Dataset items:

•••••

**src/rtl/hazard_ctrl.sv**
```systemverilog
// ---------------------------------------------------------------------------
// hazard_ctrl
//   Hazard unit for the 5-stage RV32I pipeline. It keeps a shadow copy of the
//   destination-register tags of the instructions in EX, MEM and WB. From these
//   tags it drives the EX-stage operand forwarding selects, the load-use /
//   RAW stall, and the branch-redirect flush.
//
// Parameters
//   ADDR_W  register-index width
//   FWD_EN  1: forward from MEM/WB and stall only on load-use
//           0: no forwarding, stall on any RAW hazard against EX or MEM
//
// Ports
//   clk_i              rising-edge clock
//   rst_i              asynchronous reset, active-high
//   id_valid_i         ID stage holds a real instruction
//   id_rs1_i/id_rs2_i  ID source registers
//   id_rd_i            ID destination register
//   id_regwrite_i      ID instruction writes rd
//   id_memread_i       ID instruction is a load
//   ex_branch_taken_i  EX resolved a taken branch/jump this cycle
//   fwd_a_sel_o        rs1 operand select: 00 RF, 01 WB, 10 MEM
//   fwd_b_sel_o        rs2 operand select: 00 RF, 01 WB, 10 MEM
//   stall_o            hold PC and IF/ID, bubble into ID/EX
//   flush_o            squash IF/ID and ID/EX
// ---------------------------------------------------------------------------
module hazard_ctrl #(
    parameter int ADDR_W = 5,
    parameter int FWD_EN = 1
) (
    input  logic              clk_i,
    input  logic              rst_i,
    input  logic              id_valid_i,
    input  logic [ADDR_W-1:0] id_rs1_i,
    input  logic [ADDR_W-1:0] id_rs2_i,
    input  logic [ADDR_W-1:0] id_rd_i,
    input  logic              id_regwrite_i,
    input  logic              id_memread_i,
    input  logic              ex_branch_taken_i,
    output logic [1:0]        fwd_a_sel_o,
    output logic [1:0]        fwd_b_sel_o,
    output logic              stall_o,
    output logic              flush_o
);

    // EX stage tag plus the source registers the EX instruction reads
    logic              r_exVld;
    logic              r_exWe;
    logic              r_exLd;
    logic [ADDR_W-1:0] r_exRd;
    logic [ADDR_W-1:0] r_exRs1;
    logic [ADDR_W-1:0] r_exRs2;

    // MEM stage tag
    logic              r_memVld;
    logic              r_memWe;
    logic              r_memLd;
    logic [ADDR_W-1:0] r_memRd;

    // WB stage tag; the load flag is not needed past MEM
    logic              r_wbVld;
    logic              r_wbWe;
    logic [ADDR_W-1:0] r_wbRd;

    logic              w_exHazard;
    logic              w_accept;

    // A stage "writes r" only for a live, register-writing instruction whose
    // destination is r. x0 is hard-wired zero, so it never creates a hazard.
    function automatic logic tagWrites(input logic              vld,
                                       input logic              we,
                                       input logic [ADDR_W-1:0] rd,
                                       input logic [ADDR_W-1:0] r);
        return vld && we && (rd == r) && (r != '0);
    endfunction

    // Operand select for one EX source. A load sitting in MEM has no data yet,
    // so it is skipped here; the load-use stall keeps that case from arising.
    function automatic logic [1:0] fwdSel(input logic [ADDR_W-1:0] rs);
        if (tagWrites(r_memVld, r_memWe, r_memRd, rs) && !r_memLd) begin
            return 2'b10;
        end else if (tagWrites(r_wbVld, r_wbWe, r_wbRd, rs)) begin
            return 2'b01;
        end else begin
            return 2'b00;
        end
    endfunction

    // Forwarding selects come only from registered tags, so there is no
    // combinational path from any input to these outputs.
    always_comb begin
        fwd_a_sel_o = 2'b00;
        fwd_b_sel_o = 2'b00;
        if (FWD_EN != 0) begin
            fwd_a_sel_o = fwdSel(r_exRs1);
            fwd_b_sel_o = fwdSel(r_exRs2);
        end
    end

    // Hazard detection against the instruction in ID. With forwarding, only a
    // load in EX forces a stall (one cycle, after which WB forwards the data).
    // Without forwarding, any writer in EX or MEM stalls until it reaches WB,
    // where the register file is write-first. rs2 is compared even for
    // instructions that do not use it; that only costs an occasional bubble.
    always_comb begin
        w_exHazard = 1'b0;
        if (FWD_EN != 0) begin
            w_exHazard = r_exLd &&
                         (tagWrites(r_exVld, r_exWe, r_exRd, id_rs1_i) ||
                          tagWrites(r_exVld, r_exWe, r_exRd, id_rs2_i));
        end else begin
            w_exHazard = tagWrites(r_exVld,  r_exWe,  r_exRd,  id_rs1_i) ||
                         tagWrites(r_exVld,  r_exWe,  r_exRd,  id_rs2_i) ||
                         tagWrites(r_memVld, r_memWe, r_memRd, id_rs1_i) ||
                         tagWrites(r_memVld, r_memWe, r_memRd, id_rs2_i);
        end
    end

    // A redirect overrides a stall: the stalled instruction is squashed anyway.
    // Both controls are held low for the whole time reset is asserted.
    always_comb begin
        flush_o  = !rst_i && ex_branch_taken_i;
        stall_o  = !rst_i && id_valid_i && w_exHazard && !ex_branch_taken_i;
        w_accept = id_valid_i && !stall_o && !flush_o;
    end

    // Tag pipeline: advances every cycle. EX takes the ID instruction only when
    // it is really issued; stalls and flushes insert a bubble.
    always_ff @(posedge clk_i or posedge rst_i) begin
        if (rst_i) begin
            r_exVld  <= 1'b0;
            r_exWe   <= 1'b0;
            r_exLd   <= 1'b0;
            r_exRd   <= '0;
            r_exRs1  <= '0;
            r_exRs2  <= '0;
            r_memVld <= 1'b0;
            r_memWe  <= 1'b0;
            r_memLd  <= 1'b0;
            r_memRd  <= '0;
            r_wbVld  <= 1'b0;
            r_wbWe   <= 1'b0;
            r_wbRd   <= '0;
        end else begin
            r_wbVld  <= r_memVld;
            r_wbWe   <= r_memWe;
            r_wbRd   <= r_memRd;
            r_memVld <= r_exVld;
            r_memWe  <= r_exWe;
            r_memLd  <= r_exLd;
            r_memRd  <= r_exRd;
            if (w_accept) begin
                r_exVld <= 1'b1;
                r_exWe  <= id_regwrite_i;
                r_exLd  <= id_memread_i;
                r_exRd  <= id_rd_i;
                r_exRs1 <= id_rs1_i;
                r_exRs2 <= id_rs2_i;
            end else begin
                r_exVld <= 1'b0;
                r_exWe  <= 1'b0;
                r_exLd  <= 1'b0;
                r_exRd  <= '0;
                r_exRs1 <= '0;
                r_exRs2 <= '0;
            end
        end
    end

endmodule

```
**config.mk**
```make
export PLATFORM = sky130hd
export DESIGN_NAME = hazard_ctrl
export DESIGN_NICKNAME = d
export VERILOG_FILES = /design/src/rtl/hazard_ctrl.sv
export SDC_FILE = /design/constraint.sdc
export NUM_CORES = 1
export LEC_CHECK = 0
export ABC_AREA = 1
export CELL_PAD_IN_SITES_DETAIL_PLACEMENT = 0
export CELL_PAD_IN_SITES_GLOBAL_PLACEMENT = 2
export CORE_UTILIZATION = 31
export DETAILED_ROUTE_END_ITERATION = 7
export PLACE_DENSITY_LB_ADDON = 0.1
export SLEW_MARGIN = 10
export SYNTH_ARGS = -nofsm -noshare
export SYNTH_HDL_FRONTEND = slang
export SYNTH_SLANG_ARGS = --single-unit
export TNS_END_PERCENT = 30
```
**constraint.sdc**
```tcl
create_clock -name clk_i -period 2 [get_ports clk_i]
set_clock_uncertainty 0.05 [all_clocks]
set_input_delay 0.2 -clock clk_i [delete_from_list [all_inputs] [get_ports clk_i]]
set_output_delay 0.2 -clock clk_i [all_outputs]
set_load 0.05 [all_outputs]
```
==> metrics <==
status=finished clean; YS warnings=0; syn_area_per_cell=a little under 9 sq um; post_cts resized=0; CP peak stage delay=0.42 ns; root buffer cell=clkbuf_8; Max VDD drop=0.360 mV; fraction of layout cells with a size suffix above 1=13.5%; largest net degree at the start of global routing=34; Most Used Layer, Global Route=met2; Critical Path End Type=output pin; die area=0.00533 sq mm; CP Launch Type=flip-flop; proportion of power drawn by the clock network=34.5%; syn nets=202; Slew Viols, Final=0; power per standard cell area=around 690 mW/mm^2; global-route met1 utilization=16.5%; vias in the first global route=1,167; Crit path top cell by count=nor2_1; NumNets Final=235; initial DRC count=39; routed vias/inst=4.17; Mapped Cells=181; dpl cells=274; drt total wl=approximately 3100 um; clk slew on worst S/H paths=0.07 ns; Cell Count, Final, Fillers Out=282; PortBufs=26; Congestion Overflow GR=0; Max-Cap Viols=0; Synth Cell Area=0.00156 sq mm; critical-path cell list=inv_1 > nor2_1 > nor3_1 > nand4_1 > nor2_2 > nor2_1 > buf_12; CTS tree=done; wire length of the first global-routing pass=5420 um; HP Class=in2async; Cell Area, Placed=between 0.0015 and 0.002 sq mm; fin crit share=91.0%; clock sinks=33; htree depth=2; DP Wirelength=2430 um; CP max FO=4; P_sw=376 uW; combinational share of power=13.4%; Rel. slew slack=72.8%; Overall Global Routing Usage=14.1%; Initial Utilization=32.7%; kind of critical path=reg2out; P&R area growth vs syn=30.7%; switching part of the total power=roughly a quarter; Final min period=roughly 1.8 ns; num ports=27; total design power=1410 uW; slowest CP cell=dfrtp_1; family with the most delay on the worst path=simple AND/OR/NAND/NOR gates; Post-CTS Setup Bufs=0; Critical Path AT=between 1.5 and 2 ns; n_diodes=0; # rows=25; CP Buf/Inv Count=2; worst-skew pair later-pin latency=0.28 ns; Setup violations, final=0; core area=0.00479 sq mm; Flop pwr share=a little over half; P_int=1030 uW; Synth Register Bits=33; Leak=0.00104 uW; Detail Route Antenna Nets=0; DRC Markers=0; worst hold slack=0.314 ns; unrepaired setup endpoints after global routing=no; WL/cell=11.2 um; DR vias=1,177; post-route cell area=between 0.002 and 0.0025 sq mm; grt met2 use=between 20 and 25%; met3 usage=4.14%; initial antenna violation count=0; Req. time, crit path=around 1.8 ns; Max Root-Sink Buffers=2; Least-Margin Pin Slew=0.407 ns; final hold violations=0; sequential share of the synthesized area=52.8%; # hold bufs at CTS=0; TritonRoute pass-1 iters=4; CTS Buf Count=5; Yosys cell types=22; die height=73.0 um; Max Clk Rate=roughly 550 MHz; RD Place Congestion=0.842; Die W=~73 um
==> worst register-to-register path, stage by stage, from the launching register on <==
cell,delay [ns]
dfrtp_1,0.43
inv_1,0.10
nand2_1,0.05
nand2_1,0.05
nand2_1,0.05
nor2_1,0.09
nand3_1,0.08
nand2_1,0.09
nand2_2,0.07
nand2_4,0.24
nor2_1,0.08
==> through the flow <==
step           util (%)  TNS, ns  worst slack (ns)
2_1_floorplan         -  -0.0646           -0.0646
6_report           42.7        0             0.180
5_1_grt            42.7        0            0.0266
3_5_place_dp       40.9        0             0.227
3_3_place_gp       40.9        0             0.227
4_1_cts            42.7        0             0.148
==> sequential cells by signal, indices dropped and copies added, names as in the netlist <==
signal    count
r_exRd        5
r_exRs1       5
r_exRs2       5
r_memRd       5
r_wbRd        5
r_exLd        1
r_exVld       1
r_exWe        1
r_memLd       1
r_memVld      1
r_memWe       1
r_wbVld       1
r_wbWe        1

•••••

_Exercise aim:_
Filter by the word "unit": copy every line of the data that holds it.

_Result below:_
//   Hazard unit for the 5-stage RV32I pipeline. It keeps a shadow copy of the
export SYNTH_SLANG_ARGS = --single-unit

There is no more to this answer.